Multiplicative richness of additively large sets in Zd

In their proof of the IP Szemerédi theorem, a far reaching extension of the classic theorem of Szemerédi on arithmetic progressions, Furstenberg and Katznelson [14] introduced an important class of additively large sets called IPr⁎ sets which underlies recurrence aspects in dynamics and is instrumental to enhanced formulations of combinatorial results. The authors recently showed that additive IPr⁎ subsets of Zd are multiplicatively rich with respect to every multiplication on Zd without zero divisors (e.g. multiplications induced by degree d number fields).
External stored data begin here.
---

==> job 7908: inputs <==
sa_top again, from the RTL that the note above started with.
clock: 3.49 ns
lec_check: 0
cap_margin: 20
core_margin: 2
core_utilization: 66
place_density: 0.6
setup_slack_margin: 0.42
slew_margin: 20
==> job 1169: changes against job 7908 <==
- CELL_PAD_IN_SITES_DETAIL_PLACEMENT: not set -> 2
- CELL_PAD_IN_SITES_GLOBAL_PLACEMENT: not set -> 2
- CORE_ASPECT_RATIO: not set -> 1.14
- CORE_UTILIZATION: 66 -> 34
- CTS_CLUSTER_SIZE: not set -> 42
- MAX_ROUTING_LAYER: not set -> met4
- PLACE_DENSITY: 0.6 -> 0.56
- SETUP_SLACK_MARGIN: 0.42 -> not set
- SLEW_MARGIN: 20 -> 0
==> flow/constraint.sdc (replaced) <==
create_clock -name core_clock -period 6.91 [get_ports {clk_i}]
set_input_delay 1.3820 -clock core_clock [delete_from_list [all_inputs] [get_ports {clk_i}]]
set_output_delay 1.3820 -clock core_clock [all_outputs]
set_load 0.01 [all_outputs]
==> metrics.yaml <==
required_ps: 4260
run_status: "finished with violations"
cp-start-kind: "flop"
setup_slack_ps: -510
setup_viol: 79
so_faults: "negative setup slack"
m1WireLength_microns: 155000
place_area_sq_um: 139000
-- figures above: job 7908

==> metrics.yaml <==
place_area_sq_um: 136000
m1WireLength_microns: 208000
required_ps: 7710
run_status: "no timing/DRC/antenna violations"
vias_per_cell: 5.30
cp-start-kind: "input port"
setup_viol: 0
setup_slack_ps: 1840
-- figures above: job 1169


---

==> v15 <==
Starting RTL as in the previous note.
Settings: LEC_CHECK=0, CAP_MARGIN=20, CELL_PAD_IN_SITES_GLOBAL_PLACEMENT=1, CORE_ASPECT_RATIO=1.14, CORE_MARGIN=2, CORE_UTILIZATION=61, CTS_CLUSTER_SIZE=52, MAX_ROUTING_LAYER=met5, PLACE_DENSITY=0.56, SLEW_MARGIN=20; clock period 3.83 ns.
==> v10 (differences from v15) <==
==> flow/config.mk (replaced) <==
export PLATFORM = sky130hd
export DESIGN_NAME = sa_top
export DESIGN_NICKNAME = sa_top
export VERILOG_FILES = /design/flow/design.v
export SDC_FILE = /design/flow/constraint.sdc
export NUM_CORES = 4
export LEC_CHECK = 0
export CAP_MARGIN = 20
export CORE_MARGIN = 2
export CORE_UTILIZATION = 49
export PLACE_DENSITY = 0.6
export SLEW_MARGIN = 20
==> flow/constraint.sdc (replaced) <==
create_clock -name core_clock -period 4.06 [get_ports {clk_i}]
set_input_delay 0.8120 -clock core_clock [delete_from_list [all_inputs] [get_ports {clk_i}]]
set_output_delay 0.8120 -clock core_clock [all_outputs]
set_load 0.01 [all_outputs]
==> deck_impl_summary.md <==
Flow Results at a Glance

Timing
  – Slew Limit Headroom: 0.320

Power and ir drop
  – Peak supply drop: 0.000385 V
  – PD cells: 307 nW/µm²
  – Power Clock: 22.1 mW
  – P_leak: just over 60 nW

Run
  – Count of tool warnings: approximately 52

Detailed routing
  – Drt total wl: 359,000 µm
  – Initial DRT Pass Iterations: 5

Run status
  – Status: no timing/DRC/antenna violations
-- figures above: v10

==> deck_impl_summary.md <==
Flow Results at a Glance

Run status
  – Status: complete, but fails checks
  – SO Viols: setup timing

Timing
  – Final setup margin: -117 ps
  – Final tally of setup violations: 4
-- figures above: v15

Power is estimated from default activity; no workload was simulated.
In this paper, we explain the relationships between classes of multiplicative largeness with respect to different multiplications on Zd. We show, for example, that in contrast to the case for Z, there are infinitely many different notions of multiplicative piecewise syndeticity for subsets of Zd when d≥2. This is accomplished by using the associated algebra representations to prove the existence of sets which are large with respect to some multiplications while small with respect to others. In the process, we give necessary and sufficient conditions for a linear transformation to preserve a class of multiplicatively large sets. One consequence of our results is that additive IPr⁎ sets are multiplicatively rich in infinitely many genuinely different ways. We conclude by cataloging a number of sources of additive IPr⁎ sets from combinatorics and dynamics.